As for the other kind of nuke, the only potential purpose for one would be to ablate an incoming asteroid, while it’s quite far off. As there are better ways to accomplish diversion, such as gravitational tug approaches, not even that.
As far as I am concerned, the weapons of insanity should be dismantled and their radioisotopes recycled into reactor fuel. Preferably, a thorium based reactor.
Back onto topic, I’ve noticed that Trump has a hard time with knowing what is going on. He says it as incessantly as my father did when his dementia became pronounced.

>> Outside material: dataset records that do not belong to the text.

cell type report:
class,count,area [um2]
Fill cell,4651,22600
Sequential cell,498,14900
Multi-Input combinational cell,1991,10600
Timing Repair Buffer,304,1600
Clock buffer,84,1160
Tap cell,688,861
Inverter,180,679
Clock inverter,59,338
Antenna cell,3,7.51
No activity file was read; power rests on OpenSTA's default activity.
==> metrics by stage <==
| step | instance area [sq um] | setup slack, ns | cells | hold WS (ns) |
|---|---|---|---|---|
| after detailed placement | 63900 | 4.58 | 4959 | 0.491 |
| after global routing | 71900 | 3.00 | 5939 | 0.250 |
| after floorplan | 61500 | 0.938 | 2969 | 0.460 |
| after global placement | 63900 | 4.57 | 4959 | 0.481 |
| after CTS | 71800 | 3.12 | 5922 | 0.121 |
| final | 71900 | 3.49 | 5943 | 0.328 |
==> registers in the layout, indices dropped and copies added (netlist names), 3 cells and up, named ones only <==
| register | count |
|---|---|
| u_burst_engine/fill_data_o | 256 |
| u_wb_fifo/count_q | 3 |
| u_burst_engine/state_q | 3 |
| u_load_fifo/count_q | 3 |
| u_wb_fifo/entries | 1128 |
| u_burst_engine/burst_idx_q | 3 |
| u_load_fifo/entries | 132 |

One wonders if Donald’s not knowing what is going on is also a pathology.
Akira MacKenzie says
Hey, if the best America can hope for is to be a capitalist, Christian, center-right nation, then I certainty endorsed mercy nuking us to keep us from fucking up the rest of the planet with our stupidity.
wzrd1 says
One problem, Akira. Nuclear winter and radioactive fallout would also fuck up the rest of the planet.
treefrogdundee says
“I have a simpler guide: just vote Democrat”
Yup. Until that Democrat winds up being Hillary Clinton. And then you will have the opportunity to vote for her and in so doing contribute to starting the next war, to continuing to close your eyes and pretend the issue of race no longer exists in America, to continuing viewing the LGBT community as useful for photo-ops (and nothing more), and to set us even further on the road to banker-led serfdom.
Jake Harban says
There aren’t any Democrats running for president.
O’Malley dropped out of the race, Sanders is an independent, and Clinton is a Republican.
Nerd of Redhead, Dances OM Trolls says
Wrong idjit. The given the Venn diagrams, Clinton is a democrat. Now, what viable (meaning electable in a general election, which excludes the greens and liberturds) do you offer? If none, you add nothing to the discussion.
wzrd1 says
I’ll say it this way, corporate Clinton or Bernie, the dynamite tossed under the porch to see what shakes loose.
I’m voting the latter, even if I have to write it in. That is how disgusted I am with the mainstream choices and the obscene GOP contender.
Annoying: The US in the post 9/11 paranoia, where everyone is guilty of being an illegal alien until proved legal by various documents that always are lost when redeploying home. Add on top of that, being unable to register to vote, as I’m considered guilty of being an illegal alien, as my birth certificate’s current location is unknown, but I do still hold a security clearance.
Go figure.
Efforting the issue, as time and finances allow. Relocations are dreadfully expensive.
If things get too far delayed, maybe I’ll bring litigation against the government, for I’m being taxed, but not being able to vote, I’m utterly unrepresented.
That’d warm the cockles of the heart of libertarians and hence, the tea party.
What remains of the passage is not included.